The program was set forth in 2001 when Congress passed the No Child Left Behind Act, mandating annual English and math tests. Here we are 20 years later, still adhering to the regime without asking what we’ve gained and lost. A primary aim of NCLB was to close the test performance gap between Black and Hispanic students, on the one hand, and white and Asian-American students, on the other. This elusive goal has not been realized.
Since its inception, CTB/McGraw-Hill, NCS Pearson and Questar have received state contracts to provide the tests and their scoring, amounting to $130 million. The state comptroller’s Open Book database details the combined cost of these services.
Results have fluctuated wildly across the years, in large part because the state’s standards and grading procedures keep changing, pressure on students, teachers and principals to do well has been constant, stemming from functions and high-stakes decisions beyond the capacity of the test data to support. In 2006, 51% of students citywide were deemed to be proficient on CTB’s ELA exams. By 2009, the proficiency level had risen to 69%. The increase in math went from 57% to 82%. Observers knew gains of such magnitude were not plausible. One Board of Regents member questioned the wisdom of releasing the inflated, too-good-to-be-true results to the public.

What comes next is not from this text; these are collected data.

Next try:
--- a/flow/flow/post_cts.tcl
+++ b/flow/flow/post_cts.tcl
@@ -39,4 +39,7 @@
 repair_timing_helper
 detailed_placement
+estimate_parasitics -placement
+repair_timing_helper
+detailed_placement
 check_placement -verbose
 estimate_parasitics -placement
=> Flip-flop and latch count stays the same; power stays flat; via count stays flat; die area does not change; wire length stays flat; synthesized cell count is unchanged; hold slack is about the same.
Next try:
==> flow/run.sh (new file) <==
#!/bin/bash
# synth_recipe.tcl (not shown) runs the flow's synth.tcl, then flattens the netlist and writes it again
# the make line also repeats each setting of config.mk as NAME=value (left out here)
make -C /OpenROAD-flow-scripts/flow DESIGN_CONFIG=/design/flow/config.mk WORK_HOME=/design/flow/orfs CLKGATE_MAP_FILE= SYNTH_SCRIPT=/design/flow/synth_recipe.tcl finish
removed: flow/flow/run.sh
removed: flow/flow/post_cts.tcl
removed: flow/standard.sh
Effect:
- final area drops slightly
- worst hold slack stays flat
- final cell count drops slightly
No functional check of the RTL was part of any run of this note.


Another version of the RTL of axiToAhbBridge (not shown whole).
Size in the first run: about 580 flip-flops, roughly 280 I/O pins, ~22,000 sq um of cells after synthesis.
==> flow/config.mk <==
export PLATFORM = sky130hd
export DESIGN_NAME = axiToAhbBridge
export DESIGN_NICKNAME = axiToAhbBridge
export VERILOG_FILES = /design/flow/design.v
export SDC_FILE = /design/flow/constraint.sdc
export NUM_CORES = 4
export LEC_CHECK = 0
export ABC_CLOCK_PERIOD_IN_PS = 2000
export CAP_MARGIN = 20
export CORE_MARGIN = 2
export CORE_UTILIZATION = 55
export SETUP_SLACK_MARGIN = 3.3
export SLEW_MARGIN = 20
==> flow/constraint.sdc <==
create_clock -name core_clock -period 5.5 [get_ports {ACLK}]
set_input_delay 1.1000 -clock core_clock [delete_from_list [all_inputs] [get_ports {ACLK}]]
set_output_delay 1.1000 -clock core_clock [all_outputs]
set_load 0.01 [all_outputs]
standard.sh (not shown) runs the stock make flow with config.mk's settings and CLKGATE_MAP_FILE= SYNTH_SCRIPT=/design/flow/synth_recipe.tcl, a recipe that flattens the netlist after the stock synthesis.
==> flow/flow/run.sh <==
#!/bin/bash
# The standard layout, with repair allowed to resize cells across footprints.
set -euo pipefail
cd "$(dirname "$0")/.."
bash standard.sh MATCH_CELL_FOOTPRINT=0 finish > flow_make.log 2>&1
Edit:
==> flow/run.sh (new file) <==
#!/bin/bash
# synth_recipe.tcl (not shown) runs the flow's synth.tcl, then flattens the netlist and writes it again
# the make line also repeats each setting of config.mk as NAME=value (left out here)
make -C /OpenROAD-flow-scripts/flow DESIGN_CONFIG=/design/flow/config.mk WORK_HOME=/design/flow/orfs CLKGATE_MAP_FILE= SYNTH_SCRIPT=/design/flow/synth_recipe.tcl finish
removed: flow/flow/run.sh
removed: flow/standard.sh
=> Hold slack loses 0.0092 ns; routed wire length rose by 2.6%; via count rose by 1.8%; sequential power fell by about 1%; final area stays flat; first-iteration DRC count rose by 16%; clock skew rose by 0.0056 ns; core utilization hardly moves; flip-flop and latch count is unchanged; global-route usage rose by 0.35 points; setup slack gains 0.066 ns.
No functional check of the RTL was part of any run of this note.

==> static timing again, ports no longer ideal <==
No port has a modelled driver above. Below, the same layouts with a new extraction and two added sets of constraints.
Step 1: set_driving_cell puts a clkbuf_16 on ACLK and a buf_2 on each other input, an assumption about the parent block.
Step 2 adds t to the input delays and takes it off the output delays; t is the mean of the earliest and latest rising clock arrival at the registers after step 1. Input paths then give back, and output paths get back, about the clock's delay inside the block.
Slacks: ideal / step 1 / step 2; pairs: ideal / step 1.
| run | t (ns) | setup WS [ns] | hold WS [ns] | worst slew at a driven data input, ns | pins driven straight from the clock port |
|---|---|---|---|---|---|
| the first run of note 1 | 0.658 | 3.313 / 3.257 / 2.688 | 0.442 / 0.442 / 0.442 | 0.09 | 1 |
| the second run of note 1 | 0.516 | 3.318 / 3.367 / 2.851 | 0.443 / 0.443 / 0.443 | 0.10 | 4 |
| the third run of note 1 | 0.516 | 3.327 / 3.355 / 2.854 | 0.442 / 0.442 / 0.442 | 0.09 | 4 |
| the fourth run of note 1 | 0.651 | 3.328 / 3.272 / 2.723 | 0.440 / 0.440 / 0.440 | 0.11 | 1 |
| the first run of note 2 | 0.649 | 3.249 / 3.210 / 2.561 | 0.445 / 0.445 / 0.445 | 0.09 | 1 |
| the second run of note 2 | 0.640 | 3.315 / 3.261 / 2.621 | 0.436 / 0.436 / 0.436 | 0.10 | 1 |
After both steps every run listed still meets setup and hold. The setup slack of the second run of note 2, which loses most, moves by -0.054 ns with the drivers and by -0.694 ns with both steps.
Source: an optimization exercise on an open RTL-to-GDS flow (aim: small area). Production flows keep margins and buffers that such runs may drop. Function was checked by simulation only, so behaviour that the tests miss may differ from the original. No activity file was given, so power comes from the tool's default toggle rates.

==> flow/design.v <==
package led_scan_pkg;
    localparam int N_ROWS = 16;
    localparam int N_COLS = 16;
    typedef logic [N_ROWS-1:0][N_COLS-1:0] pixel_frame_t;
    typedef enum logic {
        S_BLANK = 1'b0,
        S_DRIVE = 1'b1
    } scan_state_e;
    function automatic int unsigned max_u(input int unsigned a, input int unsigned b);
        max_u = (a > b) ? a : b;
    endfunction
endpackage
import led_scan_pkg::*;
module led_frame_buffer
(
    input  logic              clk,
    input  logic              RST,
    input  logic [led_scan_pkg::N_ROWS-1:0][led_scan_pkg::N_COLS-1:0] red_i,
    input  logic [led_scan_pkg::N_ROWS-1:0][led_scan_pkg::N_COLS-1:0] grn_i,
    input  logic              valid_i,
    output logic              ready_o,
    input  logic              swap_i,
    input  logic [3:0]        row_idx_i,
    output logic              shown_o,
    output logic [led_scan_pkg::N_COLS-1:0] red_row_o,
    output logic [led_scan_pkg::N_COLS-1:0] grn_row_o
);
    localparam int NR = led_scan_pkg::N_ROWS;
    localparam int NC = led_scan_pkg::N_COLS;
    logic [NR-1:0][NC-1:0] staging_red_q;
    logic [NR-1:0][NC-1:0] staging_grn_q;
    logic [NR-1:0][NC-1:0] shadow_red_q;
    logic [NR-1:0][NC-1:0] shadow_grn_q;
    logic [NC-1:0] row_red_q;
    logic [NC-1:0] row_grn_q;
    logic [3:0]   staging_tap_q;
    logic [3:0]   shadow_tap_q;
    logic         pending_q;
    logic         shown_q;
    logic         fill_q;
    logic         even_inv_q;
    logic         odd_inv_q;
    logic         staging_inv;
    logic         capture;
    logic         load;
    logic         fill;
    assign capture     = !RST && valid_i && !pending_q;
    assign load        = swap_i && pending_q;
    assign fill        = load || fill_q;
    assign staging_inv = !staging_tap_q[0];
    always_ff @(posedge clk) begin
        if (RST) begin
            pending_q <= 1'b0;
            shown_q   <= 1'b0;
        end else if (capture) begin
            pending_q <= 1'b1;
        end else if (load) begin
            pending_q <= 1'b0;
            shown_q   <= 1'b1;
        end
    end
    always_ff @(posedge clk) begin
        if (capture) begin
            staging_red_q <= ~red_i;
            staging_grn_q <= ~grn_i;
        end else begin
            staging_red_q <= ~{staging_red_q[0], staging_red_q[NR-1:1]};
            staging_grn_q <= ~{staging_grn_q[0], staging_grn_q[NR-1:1]};
        end
    end
    always_ff @(posedge clk) begin
        for (int r = 0; r < NR; r += 2) begin
            if (fill) begin
                shadow_red_q[r] <= ~staging_red_q[r];
                shadow_grn_q[r] <= ~staging_grn_q[r];
            end else begin
                shadow_red_q[r] <= ~shadow_red_q[r+1];
                shadow_grn_q[r] <= ~shadow_grn_q[r+1];
            end
        end
        for (int r = 1; r < NR; r += 2) begin
            shadow_red_q[r] <= shadow_red_q[(r+1) % NR];
            shadow_grn_q[r] <= shadow_grn_q[(r+1) % NR];
        end
    end
    always_ff @(posedge clk) begin
        fill_q     <= load;
        even_inv_q <= fill ? !staging_inv : !odd_inv_q;
        odd_inv_q  <= even_inv_q;
    end
    always_ff @(posedge clk) begin
        if (capture) staging_tap_q <= 4'd0;
        else         staging_tap_q <= staging_tap_q + 4'd1;
        if (load)    shadow_tap_q  <= staging_tap_q;
        else         shadow_tap_q  <= shadow_tap_q + 4'd1;
    end
    logic tap_at_0;
    logic tap_at_2;
    assign tap_at_0 = shadow_tap_q == row_idx_i;
    assign tap_at_2 = shadow_tap_q + 4'd2 == row_idx_i;
    always_ff @(posedge clk) begin
        if (!even_inv_q && (tap_at_0 || tap_at_2)) begin
            row_red_q <= ~(tap_at_2 ? shadow_red_q[2] : shadow_red_q[0]);
            row_grn_q <= ~(tap_at_2 ? shadow_grn_q[2] : shadow_grn_q[0]);
        end
    end
    assign ready_o   = !pending_q;
    assign shown_o   = shown_q;
    assign red_row_o = ~row_red_q;
    assign grn_row_o = ~row_grn_q;
endmodule
What follows belongs to an exercise in optimizing a design on an open flow for small area and a short achievable clock period; a production flow would make more cautious choices. Where RTL was checked, it was by simulation tests only, not by an equivalence proof against the original. No activity file was given, so power comes from the tool's default toggle rates.

## job 101
Design axis_prog_intra_cycle_delay, start of the top module:
module axis_prog_intra_cycle_delay #(
  parameter  int DATA_WIDTH      = 256,
  parameter  int SAMPLE_WIDTH    = 16,
  parameter  int MAX_CYCLE_DELAY = 8,
  parameter  int RESET_DELAY     = 10,
  localparam int SPC             = DATA_WIDTH / SAMPLE_WIDTH,
  localparam int DW              = $clog2((MAX_CYCLE_DELAY + 1) * SPC)
) (
  input  logic                  clk,
  input  logic                  rst_n,
  input  logic [DATA_WIDTH-1:0] s_axis_tdata,
  input  logic                  s_axis_tvalid,
  input  logic                  s_axis_tlast,
  output logic [DATA_WIDTH-1:0] m_axis_tdata,
  output logic                  m_axis_tvalid,
  output logic                  m_axis_tlast,
  input  logic [DW-1:0]         cfg_delay,
  input  logic                  cfg_valid,
  output logic                  cfg_pending,
  output logic                  cfg_clamped,
  output logic [DW-1:0]         cur_delay
);
  localparam int STAGES = MAX_CYCLE_DELAY + 1;
  localparam int RW     = $clog2(SPC);
  localparam int MAX_D  = MAX_CYCLE_DELAY * SPC + SPC - 1;
  localparam int SW     = SAMPLE_WIDTH;
  typedef logic [DATA_WIDTH-1:0] word_t;
  logic [STAGES:0] vld_pipe, last_pipe;    
  logic          idle, pend_next;
  logic [DW-1:0] pend_delay, req_delay, load_val;
  logic          req_over, pipe_empty, do_load;
  assign req_over   = int'(cfg_delay) > MAX_D;
  assign req_delay  = req_over ? DW'(MAX_D) : cfg_delay;
  assign pipe_empty = ~|vld_pipe & ~s_axis_tvalid;
  assign do_load    = pipe_empty & (cfg_valid | ~idle);
  assign pend_next  = idle ? (cfg_valid & ~pipe_empty) : ~pipe_empty;
  assign load_val   = cfg_valid ? req_delay : pend_delay;
  localparam logic [DW-1:0] CD_RST = DW'(RESET_DELAY);
  localparam logic [3:0]    LO_RST = 4'b1 << (RESET_DELAY % 4);
  localparam logic [3:0]    HI_RST = 4'b1 << ((RESET_DELAY / 4) % 4);
  logic [DW-1:0] delay_n, cd_x;
  logic [3:0]    rot_lo, rot_hi, lo_x, hi_x;
  assign cur_delay = cd_x ^ CD_RST;
  assign rot_lo    = lo_x ^ LO_RST;
  assign rot_hi    = hi_x ^ HI_RST;
  always_ff @(posedge clk or negedge rst_n) begin
  ...
Size in the first run: about 8600 cells after synthesis, roughly 540 I/O pins.
==> module axis_prog_intra_cycle_delay, before the edit <==
module axis_prog_intra_cycle_delay #(
  parameter  int DATA_WIDTH      = 256,
  parameter  int SAMPLE_WIDTH    = 16,
  parameter  int MAX_CYCLE_DELAY = 8,
  parameter  int RESET_DELAY     = 10,
  localparam int SPC             = DATA_WIDTH / SAMPLE_WIDTH,
  localparam int DW              = $clog2((MAX_CYCLE_DELAY + 1) * SPC)
) (
  input  logic                  clk,
  input  logic                  rst_n,
  input  logic [DATA_WIDTH-1:0] s_axis_tdata,
  input  logic                  s_axis_tvalid,
  input  logic                  s_axis_tlast,
  output logic [DATA_WIDTH-1:0] m_axis_tdata,
  output logic                  m_axis_tvalid,
  output logic                  m_axis_tlast,
  input  logic [DW-1:0]         cfg_delay,
  input  logic                  cfg_valid,
  output logic                  cfg_pending,
  output logic                  cfg_clamped,
  output logic [DW-1:0]         cur_delay
);
  localparam int STAGES = MAX_CYCLE_DELAY + 1;
  localparam int RW     = $clog2(SPC);
  localparam int MAX_D  = MAX_CYCLE_DELAY * SPC + SPC - 1;
  localparam int SW     = SAMPLE_WIDTH;
  typedef logic [DATA_WIDTH-1:0] word_t;
  logic [STAGES:0] vld_pipe, last_pipe;    
  logic          idle, pend_next;
  logic [DW-1:0] pend_delay, req_delay, load_val;
  logic          req_over, pipe_empty, do_load;
  assign req_over   = int'(cfg_delay) > MAX_D;
  assign req_delay  = req_over ? DW'(MAX_D) : cfg_delay;
  assign pipe_empty = ~|vld_pipe & ~s_axis_tvalid;
  assign do_load    = pipe_empty & (cfg_valid | ~idle);
  assign pend_next  = idle ? (cfg_valid & ~pipe_empty) : ~pipe_empty;
  assign load_val   = cfg_valid ? req_delay : pend_delay;
  localparam logic [DW-1:0] CD_RST = DW'(RESET_DELAY);
  localparam logic [3:0]    LO_RST = 4'b1 << (RESET_DELAY % 4);
  localparam logic [3:0]    HI_RST = 4'b1 << ((RESET_DELAY / 4) % 4);
  logic [DW-1:0] delay_n, cd_x;
  logic [3:0]    rot_lo, rot_hi, lo_x, hi_x;
  assign cur_delay = cd_x ^ CD_RST;
  assign rot_lo    = lo_x ^ LO_RST;
  assign rot_hi    = hi_x ^ HI_RST;
  always_ff @(posedge clk or negedge rst_n) begin
    if (!rst_n) begin
      idle        <= 1'b1;
      cfg_pending <= 1'b0;
      cfg_clamped <= 1'b0;
      cd_x        <= '0;
      delay_n     <= ~CD_RST;
      lo_x        <= '0;
      hi_x        <= '0;
      pend_delay  <= '0;
    end else begin
      idle        <= ~pend_next;
      cfg_pending <= pend_next;
      cfg_clamped <= cfg_valid & req_over;
      cd_x        <= (do_load ? load_val : ~delay_n) ^ CD_RST;
      if (cfg_valid) pend_delay <= req_delay;
      if (do_load) begin
        delay_n   <= ~load_val;
        lo_x      <= (4'b1 << load_val[1:0]) ^ LO_RST;
        hi_x      <= (4'b1 << load_val[3:2]) ^ HI_RST;
      end
    end
  end
  logic [3:0]    q;
  logic [RW-1:0] r;
  assign q = ~delay_n[DW-1:RW];
  assign r = ~delay_n[RW-1:0];
  logic [SPC-1:0] u1, u2, u4, u8, n1, n2, n4, n8, ext;
  logic                     sel_rnz;
  always_ff @(posedge clk) begin
    for (int k = 0; k < SPC; k++) begin
      logic [3:0] age;
      age    = q + 4'(RW'(k) < r);
      u1[k] <= age[0];           n1[k] <= ~age[0];
      u2[k] <= age[1] | age[3];  n2[k] <= ~(age[1] | age[3]);
      u4[k] <= age[2] | age[3];  n4[k] <= ~(age[2] | age[3]);
      u8[k] <= age[3];           n8[k] <= ~age[3];
      ext[k] <= RW'(k) < r;
    end
    sel_rnz <= r != '0;
  end
  logic [MAX_CYCLE_DELAY:0] q_dec;
  logic [STAGES:0]          vld_next, last_next;
  logic vld_cur, vld_prv, last_cur, last_prv;
  for (genvar a = 0; a <= MAX_CYCLE_DELAY; a++) begin : g_qdec
    assign q_dec[a] = q == 4'(a);
  end
  assign vld_next  = {vld_pipe[STAGES-1:0], s_axis_tvalid};
  assign last_next = {last_pipe[STAGES-1:0], s_axis_tvalid & s_axis_tlast};
  always_ff @(posedge clk or negedge rst_n) begin
    if (!rst_n) begin
      vld_cur  <= 1'b0;
      vld_prv  <= 1'b0;
      last_cur <= 1'b0;
      last_prv <= 1'b0;
    end else begin
      vld_cur  <= |(q_dec & vld_next[MAX_CYCLE_DELAY:0]);
      vld_prv  <= |(q_dec & vld_next[STAGES:1]);
      last_cur <= |(q_dec & last_next[MAX_CYCLE_DELAY:0]);
      last_prv <= |(q_dec & last_next[STAGES:1]);
    end
  end
  always_ff @(posedge clk or negedge rst_n) begin
    if (!rst_n) begin
      vld_pipe  <= '0;
      last_pipe <= '0;
    end else begin
      vld_pipe  <= vld_next;
      last_pipe <= last_next;
    end
  end
  word_t rot_in, s0r;
  for (genvar j = 0; j < SPC; j++) begin : g_rot_in
    always_comb begin
      rot_in[j*SW +: SW] = '0;
      for (int s = 0; s < 4; s++)
        rot_in[j*SW +: SW] = rot_in[j*SW +: SW]
          | (s_axis_tdata[((j - 4*s) & (SPC - 1))*SW +: SW] & {SW{rot_hi[s]}});
    end
  end
  word_t s0, m1, m2, m4, m8, masked;
  word_t a1, b1, b2, c1, c2, c3, c4, d1, d2;
  for (genvar j = 0; j < SPC; j++) begin : g_rot_out
    always_comb begin
      s0r[j*SW +: SW] = '0;
      for (int s = 0; s < 4; s++)
        s0r[j*SW +: SW] = s0r[j*SW +: SW]
          | (s0[((j - s) & (SPC - 1))*SW +: SW] & {SW{rot_lo[s]}});
    end
  end
  always_ff @(posedge clk) begin
    s0 <= rot_in;
    a1 <= s0r;
    b1 <= m1;  b2 <= b1;
    c1 <= m2;  c2 <= c1;  c3 <= c2;  c4 <= c3;
    d1 <= m4;  d2 <= d1;
  end
  for (genvar k = 0; k < SPC; k++) begin : g_lane
    localparam int L = k * SW;
    logic v, t8, f8;
    assign v  = ext[k] ? vld_prv : vld_cur;
    assign t8 = u8[k] & v;
    assign f8 = n8[k] & v;
    assign m1[L +: SW] = (a1[L +: SW] & {SW{u1[k]}}) | (s0r[L +: SW] & {SW{n1[k]}});
    assign m2[L +: SW] = (b2[L +: SW] & {SW{u2[k]}}) | (m1[L +: SW] & {SW{n2[k]}});
    assign m4[L +: SW] = (c4[L +: SW] & {SW{u4[k]}}) | (m2[L +: SW] & {SW{n4[k]}});
    assign masked[L +: SW] = (d2[L +: SW] & {SW{t8}}) | (m4[L +: SW] & {SW{f8}});
  end
  always_ff @(posedge clk or negedge rst_n) begin
    if (!rst_n) begin
      m_axis_tdata  <= '0;
      m_axis_tvalid <= 1'b0;
      m_axis_tlast  <= 1'b0;
    end else begin
      m_axis_tdata  <= masked;
      m_axis_tvalid <= vld_cur | (sel_rnz & vld_prv);
      m_axis_tlast  <= sel_rnz ? last_prv : last_cur;
    end
  end
endmodule
Settings: LEC_CHECK=0, CAP_MARGIN=20, CORE_MARGIN=2, CORE_UTILIZATION=55, CTS_CLUSTER_DIAMETER=70, CTS_CLUSTER_SIZE=25, SETUP_SLACK_MARGIN=3.5, SLEW_MARGIN=20; clock period 6.0 ns.
standard.sh (not shown) runs the stock make flow with config.mk's settings and CLKGATE_MAP_FILE= SYNTH_SCRIPT=/design/flow/synth_recipe.tcl, a recipe that flattens the netlist after the stock synthesis.
==> flow/flow/run.sh <==
#!/bin/bash
# The standard layout (standard.sh: the standard flow's own ORFS flow and synthesis, unchanged), with:
# - the smallest buffer for the port buffers (timing repair still upsizes those on critical
#   paths) and clock tree synthesis without dummy loads, with config.mk's sink clustering;
# - after placement, each output port's flip-flop moved next to its port buffer (then
#   legalized), since the paths from those flip-flops to the ports set the achieved period.
set -euo pipefail
export BUFFER_PORTS_ARGS="-buffer_cell sky130_fd_sc_hd__buf_1"
export CTS_ARGS="-sink_clustering_enable -repair_clock_nets -sink_clustering_size 25 -sink_clustering_max_diameter 70 -dont_use_dummy_load"
bash standard.sh place > standard_place.log 2>&1
PULL_DB="$PWD/orfs/results/${FLOW_PLATFORM}/axis_prog_intra_cycle_delay/base/3_place.odb" \
  openroad -no_init -exit flow/pull_outputs.tcl > pull_outputs.log 2>&1
bash standard.sh > standard_finish.log 2>&1
Other scripts of this flow, unchanged in this note and not shown: flow/flow/pull_outputs.tcl
> inputs changed (job 101 -> job 102)
--- a/flow/design.v
+++ b/flow/design.v
@@ -115,26 +115,26 @@
     end
   end
-  word_t rot_in, s0r;
-  for (genvar j = 0; j < SPC; j++) begin : g_rot_in
+  word_t rot1, rot2;
+  for (genvar j = 0; j < SPC; j++) begin : g_rot
     always_comb begin
-      rot_in[j*SW +: SW] = '0;
+      rot1[j*SW +: SW] = '0;
       for (int s = 0; s < 4; s++)
-        rot_in[j*SW +: SW] = rot_in[j*SW +: SW]
-          | (s_axis_tdata[((j - 4*s) & (SPC - 1))*SW +: SW] & {SW{rot_hi[s]}});
+        rot1[j*SW +: SW] = rot1[j*SW +: SW]
+          | (s_axis_tdata[((j - s) & (SPC - 1))*SW +: SW] & {SW{rot_lo[s]}});
+    end
+  end
+  for (genvar j = 0; j < SPC; j++) begin : g_rot2
+    always_comb begin
+      rot2[j*SW +: SW] = '0;
+      for (int s = 0; s < 4; s++)
+        rot2[j*SW +: SW] = rot2[j*SW +: SW]
+          | (rot1[((j - 4*s) & (SPC - 1))*SW +: SW] & {SW{rot_hi[s]}});
     end
   end
   word_t s0, m1, m2, m4, m8, masked;
   word_t a1, b1, b2, c1, c2, c3, c4, d1, d2;
-  for (genvar j = 0; j < SPC; j++) begin : g_rot_out
-    always_comb begin
-      s0r[j*SW +: SW] = '0;
-      for (int s = 0; s < 4; s++)
-        s0r[j*SW +: SW] = s0r[j*SW +: SW]
-          | (s0[((j - s) & (SPC - 1))*SW +: SW] & {SW{rot_lo[s]}});
-    end
-  end
   always_ff @(posedge clk) begin
-    s0 <= rot_in;
-    a1 <= s0r;
+    s0 <= rot2;
+    a1 <= s0;
     b1 <= m1;  b2 <= b1;
     c1 <= m2;  c2 <= c1;  c3 <= c2;  c4 <= c3;
@@ -147,5 +147,5 @@
     assign t8 = u8[k] & v;
     assign f8 = n8[k] & v;
-    assign m1[L +: SW] = (a1[L +: SW] & {SW{u1[k]}}) | (s0r[L +: SW] & {SW{n1[k]}});
+    assign m1[L +: SW] = (a1[L +: SW] & {SW{u1[k]}}) | (s0[L +: SW] & {SW{n1[k]}});
     assign m2[L +: SW] = (b2[L +: SW] & {SW{u2[k]}}) | (m1[L +: SW] & {SW{n2[k]}});
     assign m4[L +: SW] = (c4[L +: SW] & {SW{u4[k]}}) | (m2[L +: SW] & {SW{n4[k]}});
==> comparison <==
- Job 101 → job 102: reported net switching power down about 40%, met1 demand-to-capacity share in global routing shrank by 0.61 points, post-cts resize count down 171, routed wire length lost about 26%, final critical-path required period fell 0.063 ns.
- Against job 101, final design instance area without fill in job 102 came out better.
- Number of buffers added to fix hold violations after cts: job 101 vs job 102 identical
- Diff job 101 -> job 102 | post-synthesis net count | down by more than a quarter
Function not checked in job 101: the RTL went through the layout flow alone.

## what the ideal ports hide
The results above use ideal ports. As a check the final layouts listed here were re-extracted and re-timed, cells and wires unchanged. Step 1: set_driving_cell puts a clkbuf_16 on clk and a buf_2 on each other input, an assumption about the parent block. Step 2 times the ports against the registers' clock, not the clock port: input delays grow and output delays shrink by t, the midpoint of the rising clock arrivals with the driver on. a / b / c = ideal ports / drivers / drivers and shift; a / b = the first two.
| run | t (ns) | setup WS [ns] | clock arrival spread, ns | worst data-port slew with drivers (ns) |
|---|---|---|---|---|
| job 101 | 0.909 | 3.397 / 3.306 / 2.819 | 0.076 / 0.076 | 0.23 |
| job 102 | 0.846 | 3.460 / 3.390 / 2.884 | 0.071 / 0.071 | 0.21 |
After both steps setup and hold are still met in every run listed. For job 101, which loses most, drivers alone change the setup slack by -0.091 ns; drivers and shift together by -0.578 ns.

More rigorous exams were then ordered by the Regents in 2010, and ELA proficiency suddenly fell to 42%. This began the transition from CTB to Pearson, ushering in tougher learning standards, aka the Common Core. By three years later, the 42% tanked to 26%, as Core-aligned exams became the new baseline. Regents Chancellor Merryl Tisch said it was time for students to “jump into the deep end of the pool.”
Under Mayor Bloomberg, parents began to feel the stress placed on children who could be denied promotion if they failed to reach an arbitrary test cutoff point, they were supposed to be held back. And teachers spent an inordinate amount of time preparing students for the exams, which meant bonuses if they scored high.
As if that weren’t enough, Gov. Cuomo sought an accountability system to weed out ineffective teachers and principals on the basis of scores entered into incomprehensible formulas.
In 2013, an opt-out movement took root because of the harm testing had wrought in the classroom, where weeks of time and resources were wasted drilling children for the tests and fostering anxiety. Pushback grew strong on Long Island and upstate. By 2015, proficiency stood at 31%. Pearson was despised, and the parent-led resistance peaked in 2015 and 2016, with one out of five students abstaining despite ominous warnings from school authorities of dire consequences.
Mayor de Blasio kept parents confused while his old-school chancellor, Carmen FariƱa, said testing was a part of life and kids should show up for the exams.
Cuomo saw growing political risks, and had second thoughts about continuing to back the Common Core. It had been launched without sufficient instructional materials and lesson plans that are essential before tests can meaningfully measure whether learning standards have been met.
Through it all, National Assessment of Educational Progress has shown New York’s growth in achievement to be incremental, varying little over time. Based on NAEP’s carefully calibrated exams — which are given to a representative sampling of kids in grades 4 and 8 in just two hours every two years, not 200,000 students statewide per grade over a two-day period every year. The percentage of students proficient in reading ranged by only eight percentage points between 2003 and 2019.
In addition to seemingly perennial changes in publishers, standards and scales, other factors have scrambled efforts to interpret the yearly results. These include shifts in test population; the removal of time limits from the exams; and an uneven phase-in of computer-based tests. Footnotes in results released by the state concede that data cannot be compared from one year to the next.
So what are we really accomplishing here? The testing ritual was halted by COVID-19 in 2020 when the mandate was suspended, but the feds said testing had to resume in 2021. The State Education Department sought waivers. Under the disruptive circumstances, parents had the flexibility to opt out. A stunning 58% statewide and 78% citywide did not participate.
The last two years have confirmed that education can survive without the exams. Yet the testing cycle is about to begin again, even as COVID-related chaos has jolted schools the entire year. When will we come to our senses?
Smith was a testing specialist and administrative analyst for the city’s public schools.